İrbîl Medresesi’nde babasının yanında okuyup, yüksek ilimleri öğrendi. Burada Ebû Muhammed bin Hibetullah bin Mükrîm Sûfî’den Sahîh-i Buhârî’yi dinledi. Müeyyed Tûsî, Abdülmu’ızz Hirevî ve Zeyneb Şa’riyye kendisine icâzet (diploma) verdi. Gençliğinde Şam’a gitti. Musul’da Kemâlüddîn bin Yûnus’dan, Haleb’de Kâdı Behâüddîn bin Şeddâd ve başkalarından ilim aldı. Mısır’a da giden İbn-i Hılligân, buranın sakinlerinden olarak bir müddet kaldı. Kâdı Bedrüddîn Sincârî’nin yerine kadı olarak geldi. Sonra, 569 (m. 1261) senesinde Zilhicce ayında Şam’a gitti ve kadılık yaptı. 669 (m. 1270) senesinde kadılıktan ayrılıp Mısır’a gitti. Yerine Kâdı İzzeddîn bin Sâib geldi. Daha sonra bu zât görevden alındı. İbn-i Hılligân, yedi sene Mısır’da kaldı, tekrar Şam’a döndü. Bu ikinci gelişinde, Şam’a, benzerine az rastlanan bir merasimle girdi. Hattâ şâirler bile onun için şiirler söylediler. Resîdüddîn Fârûkî, onun hakkında şu ma’nâdaki şiiri söyledi: Sen Şam için, Mısır’ın Yûsuf’u (a.s.) gibisin. Sa’düddîn Fârûkî onun hakkında; “Yedi sene ayrılışın ile, Şam’a kuraklığı ve kıtlığı tattırdın. Fakat bu gelişin ile bize, ellerinle Nil nehrini getirdin” dedi. İbn-i Câvan da; “Yedi senelik zor ve sıkıntılı günlerden sonra, asâlet sahibi Kâdı’l-kudât (Temyiz reîsi) Ebû Abbâs, Şam’ın kadılığını ele aldığı bu yıl insanlar ni’metlere kavuştu” dedi. Nûreddîn bin Mus’ab da dedi ki: “Bütün Şam halkının senden râzı olduğunu gördüm. Onlar, sıkıntılı günlerden sonra hayır ve iyiliklere kavuştu. Hüzünleri sevinç ve ferahlık ile yer değiştirdi. İnsanlar uzun bir gamdan sonra Kâdı’l-kudât Ebû Abbâs İbni Hılligân’ın tekrar gelip, adâletin yine meydana çıkmasıyla pekçok sevindiler. Herkes bu güzel durumdan dolayı ona teşekkürü borç bildiler.”

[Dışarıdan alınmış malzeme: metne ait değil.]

$ cat src/rtl/step_pacer_pkg.sv
package step_pacer_pkg;
  // phase of the shared add/subtract datapath
  typedef enum logic {
    PH_EVAL = 1'b0,
    PH_ADD  = 1'b1
  } pacer_phase_e;
endpackage

$ cat src/rtl/pacer_down_cnt.sv
module pacer_down_cnt #(
  parameter int W = 8
) (
  input  logic         clk_i,
  input  logic         rst_ni,
  input  logic         load_i,
  input  logic [W-1:0] load_val_i,
  input  logic         dec_i,
  output logic         last_o
);
  logic [W-1:0] cnt_q;

  always_ff @(posedge clk_i or negedge rst_ni) begin
    if (!rst_ni)     cnt_q <= '0;
    else if (load_i) cnt_q <= load_val_i;
    else if (dec_i)  cnt_q <= cnt_q - 1'b1;
  end

  assign last_o = (cnt_q == W'(1));


  cnt_never_up_chk: assert property (@(posedge clk_i) disable iff (!rst_ni)
    !load_i |=> cnt_q <= $past(cnt_q));
endmodule

$ cat src/rtl/pacer_err_path.sv
module pacer_err_path
  import step_pacer_pkg::*;
#(
  parameter int W           = 8,
  parameter bit SHARED_PATH = 1'b0
) (
  input  logic         clk_i,
  input  logic         rst_ni,
  input  logic         load_i,
  input  logic [W-1:0] dx_i,
  input  logic [W-1:0] dy_i,
  input  logic         run_i,
  output logic         iter_done_o,
  output logic         step_now_o
);
  localparam int EW = W + 3;

  logic signed [EW-1:0] err_q, err_d;
  logic [W:0]           dx2_q, dy2_q;
  logic signed [EW-1:0] dx2_s, dy2_s;
  logic                 pos;

  assign dx2_s = $signed({2'b00, dx2_q});
  assign dy2_s = $signed({2'b00, dy2_q});
  assign pos   = !err_q[EW-1] && (err_q != '0);

  always_ff @(posedge clk_i or negedge rst_ni) begin
    if (!rst_ni) begin
      err_q <= '0;
      dx2_q <= '0;
      dy2_q <= '0;
    end else if (load_i) begin
      err_q <= $signed({2'b00, dy_i, 1'b0}) - $signed({3'b000, dx_i});
      dx2_q <= {dx_i, 1'b0};
      dy2_q <= {dy_i, 1'b0};
    end else if (run_i) begin
      err_q <= err_d;
    end
  end

  if (!SHARED_PATH) begin : g_two_adder
    always_comb begin
      err_d       = (pos ? err_q - dx2_s : err_q) + dy2_s;
      iter_done_o = run_i;
      step_now_o  = run_i && pos;
    end
  end else begin : g_shared
    pacer_phase_e phase_q, phase_d;

    always_comb begin
      phase_d     = phase_q;
      err_d       = err_q + dy2_s;
      iter_done_o = 1'b0;
      step_now_o  = 1'b0;
      if (run_i) begin
        if (phase_q == PH_EVAL && pos) begin
          err_d   = err_q - dx2_s;
          phase_d = PH_ADD;
        end else begin
          iter_done_o = 1'b1;
          step_now_o  = (phase_q == PH_ADD);
          phase_d     = PH_EVAL;
        end
      end
    end

    always_ff @(posedge clk_i or negedge rst_ni) begin
      if (!rst_ni)     phase_q <= PH_EVAL;
      else if (load_i) phase_q <= PH_EVAL;
      else             phase_q <= phase_d;
    end
  end


  no_overflow_chk: assert property (@(posedge clk_i) disable iff (!rst_ni)
    run_i |-> (err_q >= -dx2_s) && (err_q <= dy2_s));
endmodule
File: src/rtl/galpat_pkg.sv
package galpat_pkg;

  typedef enum logic [2:0] {
    PH_IDLE,
    PH_FILL,
    PH_INV,
    PH_RDB,
    PH_RDO,
    PH_RST
  } phase_e;

  // First other-cell index for a given base
  function automatic int first_other(input int base);
    return (base == 0) ? 1 : 0;
  endfunction

  // Final other-cell index for a given base in an n-deep array
  function automatic int last_other(input int base, input int n);
    return (base == n - 1) ? n - 2 : n - 1;
  endfunction

  // Successor of an other-cell index, jumping over the base
  function automatic int next_other(input int oth, input int base);
    return (oth + 1 == base) ? oth + 2 : oth + 1;
  endfunction

  // Port cycles from accepted start to done
  function automatic int run_cycles(input int n);
    return 4 * n * n + 2 * n;
  endfunction

endpackage
### src/rtl/dr_pkg.sv
package dr_pkg;
  typedef logic [1:0] rail_t;
  localparam int unsigned TRUE_IDX  = 1;
  localparam int unsigned FALSE_IDX = 0;
endpackage

### src/rtl/dr_celem.sv
// Two-input rendezvous element, sampled on the clock.
module dr_celem #(
  parameter bit rst_val_p = 1'b0
) (
  input  logic clk_i,
  input  logic rst_ni,
  input  logic a_i,
  input  logic b_i,
  output logic q_o
);
  always_ff @(posedge clk_i or negedge rst_ni) begin
    if (!rst_ni)              q_o <= rst_val_p;
    else if (a_i && b_i)      q_o <= 1'b1;
    else if (!a_i && !b_i)    q_o <= 1'b0;
  end

  a_r1_celem_holds: assert property (@(posedge clk_i) disable iff (!rst_ni)
    (a_i != b_i) |=> (q_o == $past(q_o)));
endmodule

### src/rtl/dr_gate.sv
// Two-input combining gate; return-to-one mode takes the dual.
module dr_gate #(
  parameter bit rto_mode_p = 1'b0,
  parameter bit is_or_p    = 1'b1
) (
  input  logic a_i,
  input  logic b_i,
  output logic o_o
);
  localparam bit use_or_c = is_or_p ^ rto_mode_p;

  if (use_or_c) begin : g_or
    assign o_o = a_i | b_i;
  end else begin : g_and
    assign o_o = a_i & b_i;
  end
endmodule

### src/rtl/dr_half_adder.sv
module dr_half_adder
  import dr_pkg::*;
#(
  parameter bit rto_mode_p = 1'b0
) (
  input  logic       clk_i,
  input  logic       rst_ni,
  input  logic [1:0] x_i,
  input  logic [1:0] y_i,
  output logic [1:0] sum_o,
  output logic [1:0] carry_o
);
  localparam bit sp_c = rto_mode_p;

  // Minterms: [0] xt&yf, [1] xf&yt (odd); [2] xt&yt, [3] xf&yf (even)
  logic [3:0] term_a, term_b, term_q;
  assign term_a = {x_i[FALSE_IDX], x_i[TRUE_IDX], x_i[FALSE_IDX], x_i[TRUE_IDX]};
  assign term_b = {y_i[FALSE_IDX], y_i[TRUE_IDX], y_i[TRUE_IDX],  y_i[FALSE_IDX]};

  for (genvar i = 0; i < 4; i++) begin : g_term
    dr_celem #(.rst_val_p(sp_c)) u_c (
      .clk_i (clk_i),
      .rst_ni(rst_ni),
      .a_i   (term_a[i]),
      .b_i   (term_b[i]),
      .q_o   (term_q[i])
    );
  end

  dr_gate #(.rto_mode_p(rto_mode_p), .is_or_p(1'b1)) u_sum_t (
    .a_i(term_q[0]), .b_i(term_q[1]), .o_o(sum_o[TRUE_IDX]));
  dr_gate #(.rto_mode_p(rto_mode_p), .is_or_p(1'b1)) u_sum_f (
    .a_i(term_q[2]), .b_i(term_q[3]), .o_o(sum_o[FALSE_IDX]));

  // Carry is free of indication and resolves early
  dr_gate #(.rto_mode_p(rto_mode_p), .is_or_p(1'b0)) u_cry_t (
    .a_i(x_i[TRUE_IDX]), .b_i(y_i[TRUE_IDX]), .o_o(carry_o[TRUE_IDX]));
  dr_gate #(.rto_mode_p(rto_mode_p), .is_or_p(1'b1)) u_cry_f (
    .a_i(x_i[FALSE_IDX]), .b_i(y_i[FALSE_IDX]), .o_o(carry_o[FALSE_IDX]));

  // Checks, in asserted-rail terms
  rail_t x_act, y_act, s_act, c_act;
  assign x_act = rto_mode_p ? ~x_i     : x_i;
  assign y_act = rto_mode_p ? ~y_i     : y_i;
  assign s_act = rto_mode_p ? ~sum_o   : sum_o;
  assign c_act = rto_mode_p ? ~carry_o : carry_o;

  logic x_sp, y_sp, x_dat, y_dat;
  assign x_sp  = (x_act == 2'b00);
  assign y_sp  = (y_act == 2'b00);
  assign x_dat = ^x_act;
  assign y_dat = ^y_act;

  a_r9_sum_onehot: assert property (@(posedge clk_i) disable iff (!rst_ni)
    $onehot0(s_act));

  a_r3_sum_value: assert property (@(posedge clk_i) disable iff (!rst_ni)
    (x_dat && y_dat) |=>
      (s_act == {$past(x_act[1]) ^ $past(y_act[1]), ~($past(x_act[1]) ^ $past(y_act[1]))}));

  a_r4_sum_waits: assert property (@(posedge clk_i) disable iff (!rst_ni)
    ((x_sp || y_sp) && s_act == 2'b00) |=> (s_act == 2'b00));

  a_r5_sum_holds: assert property (@(posedge clk_i) disable iff (!rst_ni)
    ((x_dat || y_dat) && $onehot(s_act)) |=> $stable(sum_o));

  a_r7_carry_early: assert property (@(posedge clk_i) disable iff (!rst_ni)
    (x_act == 2'b01 || y_act == 2'b01) |-> (c_act == 2'b01));

  a_r6_carry_one: assert property (@(posedge clk_i) disable iff (!rst_ni)
    (x_act == 2'b10 && y_act == 2'b10) |-> (c_act == 2'b10));
endmodule

### config.mk
export PLATFORM = sky130hd
export DESIGN_NAME = dr_half_adder
export DESIGN_NICKNAME = d
export VERILOG_FILES = /design/src/rtl/dr_pkg.sv /design/src/rtl/dr_celem.sv /design/src/rtl/dr_gate.sv /design/src/rtl/dr_half_adder.sv
export SDC_FILE = /design/constraint.sdc
export NUM_CORES = 1
export LEC_CHECK = 0
export BUFFER_PORTS_ARGS = -buffer_cell sky130_fd_sc_hd__buf_2
export CORE_AREA = 2 2 39 41
export DETAILED_ROUTE_END_ITERATION = 7
export DIE_AREA = 0 0 41 43
export PLACE_DENSITY = 0.52
export SETUP_SLACK_MARGIN = 0.05
export SYNTH_ARGS = -nofsm -noshare
export SYNTH_HDL_FRONTEND = slang
export SYNTH_SLANG_ARGS = --single-unit
### constraint.sdc
create_clock -name clk_i -period 2.15 [get_ports clk_i]
set_clock_uncertainty 0.15 [all_clocks]
set_input_delay 0 -clock clk_i [delete_from_list [all_inputs] [get_ports clk_i]]
set_output_delay 0 -clock clk_i [all_outputs]
set_load 0.1 [all_outputs]
* Word-level counts from Yosys, hierarchy flattened
Index checks and enable logic that the tools add are counted.
** Storage, ports and cells
- ROM bits :: 0
- Bits in writable memories :: 0
- Latch bits :: 0
- Memories kept :: 0
- Output and inout bits :: 4
- Flip-flop bits (word level) :: 4
- Logic and storage cells :: 32
- Bits of input ports :: 6
** Operators by class
- Add/subtract/negate cells :: 0
- $lt $le $gt $ge :: 0
- Bitwise gates (word level) :: 4
- Equal/unequal tests :: 0
- Multiplexer cells :: 8
- Shift-type cells :: 0
- Div/mod/pow operators :: 0
- $mul :: 0
- Reductions and logical operators :: 16
** Operators by type and width (number)
- $logic_and A1 B1 Y1 :: 8
- $mux W1 :: 8
- $reduce_bool A2 Y1 :: 4
- $logic_not A1 Y1 :: 4
- $or A1 B1 Y1 :: 3
- $and A1 B1 Y1 :: 1

* Depth between registers and ports, before layout
Gate-level depths: netlist (run 1).
- Word-level depth :: 4
- Mapped depth :: 4
- Gate-level depth less buffers :: 3

* Modules after synthesis
A second synthesis (run 1) with hierarchy kept.
** Second synthesis, totals
- Cells, all modules :: 16
- Area total of the unflattened synthesis :: 235.2 µm²
** By module, submodules not included
- dr_celem :: instances 4, sequential area each 25.0 µm², cells an instance 3, area each 52.6 µm²
- dr_gate :: instances 4, sequential area each 0.0 µm², cells an instance 1, area each 6.3 µm²

* Worst setup path before layout (run 1)
Ideal clock, no wire load.
- Path type :: flip-flop to output port
- Start :: register g_term[3].u_c.q_o
- End :: output sum_o[0]
- Path slack :: 1.142 ns
- Stages on the path, launching flop included :: 3
- Arrival :: 0.858 ns
- Buffers on the path :: 1
- Data required time :: 2.000 ns
- Path through :: dfrtp_1 > or2_2 > buf_4
** Between the ends
- Longest elaborated chain between the ends :: 1
** RTL lines
- from (decl) :: RTL line dr_celem.sv:9 : output logic q_o
- from (signal assigned) :: RTL line dr_celem.sv:12 : if (!rst_ni) q_o <= rst_val_p;
- $or A1 B1 Y1 :: RTL line dr_gate.sv:13 : assign o_o = a_i | b_i;
- to (decl) :: RTL line dr_half_adder.sv:10 : output logic [1:0] sum_o,
Every way passes these cells.

* Worst setup path in the final report (run 1)
Same ends and word-level chain as after synthesis.

==> results of run 1 <==
## stage by stage
step | std cells | utilization, % | hold slack [ns] | instance area (um^2)
after floorplan | 22 | - | -0.4456 | 276.5
after global placement | 43 | 22.51 | -0.3419 | 311.5
after detailed placement | 43 | 22.51 | -0.3413 | 311.5
after CTS | 48 | 25.59 | 0.01353 | 354.1
after global routing | 48 | 25.59 | 0.02010 | 354.1
final | 48 | 25.59 | 0.01984 | 354.1
## worst paths after layout
| path | slack (ns) | endpoint |
|---|---|---|
| worst max-delay path | 0.83 | sum_o[0] |
| worst min-delay path | 0.02 | g_term[0].u_c.q_o |
| worst max register to register | 1.26 | g_term[0].u_c.q_o |
| worst min register to register | 0.35 | g_term[1].u_c.q_o |
| max in group asynchronous | 1.16 | g_term[0].u_c.q_o |
| min in group asynchronous | 0.52 | g_term[2].u_c.q_o |
## final cells by class
cell class	count	area share, %
multi-input combinational	11	38.16
sequential	4	28.27
tap	16	5.654
inverter	3	3.180
timing repair buffer	11	18.37
clock buffer	3	6.360
## metal layers
layer | vias up | routed length [um] | track usage [%]
met2 | 5 | 215 | 6.875
met1 | 88 | 186 | 6.731
met5 | - | 0 | 0
met4 | 0 | 0 | 10.00
li1 | 87 | - | -
met3 | 0 | 18 | 0
## where the power goes
group / switching (mW) / internal [mW] / leakage, nW / total [mW]
logic: 0.0856 / 0.0358 / 0.137 / 0.121
clock network: 0.0267 / 0.0622 / 0.0138 / 0.0889
registers: 0.00435 / 0.0852 / 0.0516 / 0.0895
total: 0.117 / 0.183 / 0.203 / 0.300
## cells in the final DEF (no fill, tap or decap)
cell	netlist	layout
or2_2	2	2
clkbuf_4	0	3
inv_1	3	3
dlygate4sd3_1	0	2
buf_2	0	9
ha_1	5	5
dfrtp_1	4	4
mux2_4	4	4
## cell families after synthesis
group,count (synthesis),share of synthesized area (%)
AND/OR/NAND/NOR,2,4.524
multiplexers,4,21.72
buffers and inverters,7,14.93
adder cells (fa/ha/maj),5,22.62
flip-flops,4,36.20
## what timing repair did
action	CTS	global route
hold buffers	2	0
endpoints found under the hold margin	4	0
setup endpoints to repair	0	0
==> flow_summary.yaml, run 1 <==
outcome:
  status: "completed"
setup_path:
  worstReg2RegStart: "g_term[0].u_c.q_o"
  cp.arrival_ns: 1.17
  crit_required_ns: 2.00
  crit_type: "reg2out"
  cp-end-kind: "primary output"
  cp.depth: 2
  worst-path-buf-inv: 1
  worstPathCellList: "or2_2 -> buf_2"
  cp_top_family: "flip-flops"
  cp_slowest_stage_delay_ns: 0.36
  startpoint: "g_term[3].u_c.q_o"
  slowest_stage: "dfrtp_1"
  critPathMaxFanout: 2
  start_kind: "flop"
  r2r_cells: 1
clock_network:
  cts_buffers: 3
  cts_resized: 0
  clock_sinks: 4
  cts_tree: "yes"
  postCtsSetupBuffers: 0
  cts-htree-levels: 1
  cts.reportedPaths.clkPinSlew_ns: 0.04
  cts-root-buf: "clkbuf_4"
  clk_latency_ns: 0.23
  cts.path.max_buffers: 2
cells_and_area:
  top_register: "g_term.u_c.q_o"
  regArea_um2: 100.1
  nFillCells: 161
  antennaDiodeCount: 0
  finalNetCount: 45
  drive_gt1_share_pct: 56.25
  multi_input_area_um2: 135.1
  largest_reg_flops: 4
  reg_top3: "g_term.u_c.q_o x4"
  area_growth_pct: 28.05
routing:
  routed_wl_um: 420
  postRouteAntennaNets: 0
  drc: 0
  wl_per_cell_um: 8.750
  drt_iter0_drc: 2
  vias_per_cell: 3.750
  dr.pass1.iters: 3
  num_vias: 180
logic_synthesis:
  synthArstFlopShare_pct: 100.0
  ys_top_cells_by_area: "dfrtp_1 36%, ha_1 23%, mux2_4 22%, buf_4 11%, or2_2 4.5%"
  synth_common_cells: "5 x ha_1, 4 x buf_4, 4 x dfrtp_1, 4 x mux2_4, 3 x inv_1"
  synth.distinct_cells: 6
  syn-instance-count: 22
  synthFlopType: "dfrtp_1"
  syn_area_um2: 276.5
  synth_edf_count: 0
  post_synth.cell_area_avg_um2: 12.57
  yosys.cell_count.top_type: "ha_1"
  synth_nets: 33
  yosysWarningCount: 0
  ys_ff_latch: 4
  synth_largest_area_cell: "dfrtp_1"
  synth_top_area_share_pct: 36.20
  ys_seq_area_share_pct: 36.20
timing:
  relSlewSlack_pct: 67.95
  timing.final.crit_period_ns: 1.320
  report.final.hold_viol_count: 0
  slew_violations: 0
  fmax_ghz: 0.7574
  fin_crit_sh_pct: 61.41
  rsz0062_at_grt: "false"
  final-setup-viol-count: 0
  worst_slack_ns: 0.8297
  setup_tns_ns: 0
  worst_slew_pin_slew_ns: 0.4841
global_routing:
  grt_max_degree: 5
  grt_pass1_wl_um: 627
  grt.total_usage_pct: 5.817
  antenna_found_initial: 0
  grt-ovfl-total: 0
  grt_pass1_vias: 163
place:
  gp_congestion: 0.5385
  pre_cts_ws_ns: 1.069
  portBuffers: 9
  dp_hpwl_um: 361.8
floorplan:
  row_count: 14
  start_util_pct: 19.98
  die-area_um2: 1763
  io_pins: 10
  die_w_um: 41
  core_area_um2: 1384
  die_y_um: 43
worst_hold_path:
  min_from: "x_i[1]"
  worstHoldPathType: "in2reg"
  whs_path_depth: 3
pwr:
  power.density_nw_per_um2: 846.7
  p_total_mw: 0.2998
  peakVddDrop_mv: 0.1261
  leakagePower_nw: 0.2028
job:
  cap_violations: 0
(Power assumes the default switching activity.)
==> inputs of run 2 (changes only) <==
ABC_AREA = 1   (was default)
PLACE_DENSITY = 0.53   (was 0.52)
clock period = 1.05 ns   (was 2.15 ns; I/O delays follow)
==> run 2 against run 1 <==
The flow now finishes with violations (negative hold slack, negative setup slack). Sequential cell count stayed put. Die area did not move. Cell count up 33%. Via count up 21%. Synthesized cell count is 55% higher. Largest power group unchanged. Sequential share of layout area is 5.9 points lower. Sequential power up 100%. Utilization is 6.7 points higher. Power grew 130%.
==> flow_summary.yaml, run 2 <==
outcome:
  status: "complete, but fails checks"
  violations: "negative hold slack, negative setup slack"
logic_synthesis:
  synth_top_area_share_pct: 36.20
  synthFlopType: "dfrtp_1"
  synthAdderAreaFrac_pct: 22.62
  yosys.cell_count.top_type: "nand2_1"
  synthMuxAreaShare_pct: 0
  synthArstFlopShare_pct: 100.0
  syn_area_um2: 276.5
  synth.distinct_cells: 6
  ys_seq_area_share_pct: 36.20
  synth_nets: 45
  synth_compound_area_share_pct: 0
  synth_common_cells: "12 x nand2_1, 7 x inv_1, 5 x ha_1, 4 x buf_4, 4 x dfrtp_1"
  ys_ff_latch: 4
  synth_largest_area_cell: "dfrtp_1"
  synth_edf_count: 0
  syn-instance-count: 34
  yosys.area_share.simple_pct: 20.81
  ys_top_cells_by_area: "dfrtp_1 36%, ha_1 23%, nand2_1 16%, buf_4 11%, inv_1 9.5%"
  post_synth.cell_area_avg_um2: 8.133
  synth_top_family_by_area: "adder cells"
  synth-xor-area-share_pct: 0
  yosysWarningCount: 0
pwr:
  peakVddDrop_mv: 0.3499
  comb_power_share_pct: 46.0
  p_switching_mw: 0.2569
  p_total_mw: 0.6798
  switching_share_pct: 37.79
  power.density_nw_per_um2: 1522
  seqPwrFrac_pct: 26.5
  internal_power_mw: 0.4229
  leakagePower_nw: 0.2650
  clkPwrFrac_pct: 27.5
place:
  gp_congestion: 0.6917
  dp_hpwl_um: 348.7
  portBuffers: 9
worst_hold_path:
  worstHoldPathType: "in2reg"
  min_from: "y_i[1]"
clock_network:
  cts_buffers: 3
  cts-root-buf: "clkbuf_4"
  cts-htree-levels: 1
  cts.reportedPaths.clkPinSlew_ns: 0.03
  clk_latency_ns: 0.23
  cts_tree: "yes"
  cts.path.max_buffers: 2
  clock_sinks: 4
timing:
  worst_slack_ns: -0.1325
  rsz0062_at_grt: "true"
  hold_ws_ns: -0.03351
  final-setup-viol-count: 2
  fmax_ghz: 0.8457
  fin_crit_sh_pct: 112.6
  relSlewSlack_pct: 90.48
  slew_violations: 0
  worst_slew_pin_slew_ns: 0.1428
  report.final.hold_viol_count: 4
  timing.final.crit_period_ns: 1.182
cells_and_area:
  mostFrequentLayoutCell: "nand2_1"
  largest_reg_flops: 4
  drive_gt1_share_pct: 31.25
  area_growth_pct: 61.54
  finalNetCount: 61
  top_register: "g_term.u_c.q_o"
  antennaDiodeCount: 0
  layout_common_cells: "12 x nand2_1, 7 x inv_1, 5 x ha_1, 5 x buf_2"
  reg_top3: "g_term.u_c.q_o x4"
floorplan:
  die_y_um: 43
  core_area_um2: 1384
  start_util_pct: 19.98
  die_w_um: 41
  io_pins: 10
  die-area_um2: 1763
  row_count: 14
setup_path:
  rrSetupSlack_ns: 0.20
  worstPathCellList: "or2_1 -> buf_12"
  start_kind: "flop"
  cp-end-kind: "primary output"
  crit_required_ns: 0.90
  cp_slowest_stage_delay_ns: 0.36
  worst-path-buf-inv: 1
  cp_top_family: "flip-flops"
  startpoint: "g_term[0].u_c.q_o"
  crit_type: "reg2out"
  slowest_stage: "dfrtp_1"
  worstReg2RegStart: "g_term[2].u_c.q_o"
  critPathMaxFanout: 2
  cp.arrival_ns: 1.03
global_routing:
  grt_max_degree: 5
  grt.total_usage_pct: 8.350
  antenna_found_initial: 0
  grt_pass1_vias: 236
  grt-ovfl-total: 0
  grt_pass1_wl_um: 903
routing:
  drc: 0
  num_vias: 218
  vias_per_cell: 3.406
  postRouteAntennaNets: 0
  drt_iter0_drc: 2
  wl_per_cell_um: 7.125
  dr.pass1.iters: 4
  routed_wl_um: 456
job:
  cap_violations: 0
[run 2: changes by cell type in the layout (fill, tap and decap cells not counted), sizes merged]
cell,delta
nand2,+12
inv,+4
mux2,-4
buf,+3
dlygate4sd3,+1
[run 2: cell families (layout without fill, tap and decap cells)]
| logic type | after synthesis | count (layout) |
|---|---|---|
| flip-flops | 4 | 4 |
| buffers and inverters | 11 | 25 |
| AND/OR/NAND/NOR | 14 | 14 |
| adder cells (fa/ha/maj) | 5 | 5 |
[run 2: what timing repair did]
item / CTS / global route
hold buffers: 6 / 0
setup endpoints to repair: 2 / 5
buffers inserted: 0 / 3
endpoints found under the hold margin: 8 / 0
gates resized for setup: 4 / 4
pin swaps: 0 / 3
[run 2: layout make-up]
| cell class | count | area, um^2 |
|---|---|---|
| fill | 153 | 937.1 |
| timing repair buffer | 15 | 157.7 |
| multi-input combinational | 19 | 120.1 |
| sequential | 4 | 100.1 |
| inverter | 7 | 26.28 |
| clock buffer | 3 | 22.52 |
| tap | 16 | 20.02 |
[run 2: path summary, 6_finish.rpt]
check	to	depth (start not counted)
setup / recovery	sum_o[1]	2
hold / removal	g_term[1].u_c.q_o	4
setup reg to reg	g_term[2].u_c.q_o	3
hold reg to reg	g_term[3].u_c.q_o	2
max in group asynchronous	g_term[0].u_c.q_o	3
min in group asynchronous	g_term[2].u_c.q_o	3
[run 2: per-layer routing]
metal  vias up  wire [um]  track usage (%)
met5         -          0                0
met3         2         25            3.141
li1        123          -                -
met4         0         17            8.000
met1        85        216            10.03
met2         8        198            10.63
[run 2: worst min-delay path: stages]
cell and delay, ns:
buf_2 0.09, ha_1 0.13, nand2_1 0.05, nand2_1 0.05
[run 2: power groups by stage]
| stage | registers, mW | logic (mW) | clock network [mW] |
|---|---|---|---|
| after detailed placement | 0.183 | 0.234 | 0 |
| final | 0.180 | 0.313 | 0.187 |
| after global placement | 0.183 | 0.233 | 0 |
| after CTS | 0.181 | 0.272 | 0.200 |
| after floorplan | 0.180 | 0.206 | 0 |
| after global routing | 0.181 | 0.338 | 0.211 |
[run 2: metrics by stage]
stage	utilization [%]	setup WS [ns]	cell area (um^2)	TNS [ns]	instances
floorplan	-	0.1115	276.5	0	34
global placement	24.68	0.03390	341.6	0	55
detailed placement	24.68	0.03436	341.6	0	55
CTS	31.56	-0.1372	436.7	-0.2742	64
global route	32.28	-0.1611	446.7	-0.3105	64
finish	32.28	-0.1325	446.7	-0.2600	64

Daha sonra kadılıktan ayrılan İbn-i Hılligân’ın yerine İbn-i Sâig geldi. O ise, Emîniyye denilen yerde vefât edinceye kadar ders vermekle meşgûl oldu. Kâdılık yaptığı yerden ayrılırken, pekçok insan kendisini uğurladı. Kâdı’l-kudât Şemsüddîn onun bu ayrılışında, “Ey yeryüzünün kaybolan güneşi, geceler senin gibisini pek az getirir” demiştir.
Anlatılır ki; İbn-i Hılligân, Sultan Zâhir için bir târih kitabı hazırladı. Sultan Zâhir bu kitabı çok beğendi. İbn-i Hılligân için;vezîr olmaya lâyıktır, hemen kendisini çağırınız dedi. Bu emir üzerine İbn-i Hılligân çağırıldı. Fakat bu durum, İbn-i Hılligân’ı kıskanan onu hased eden İbn-i Hannâ denilen şahsa ulaşınca, bu işe mâni olmak için olanca gücü ile çalıştı. Nihâyet bunda da muvaffak oldu.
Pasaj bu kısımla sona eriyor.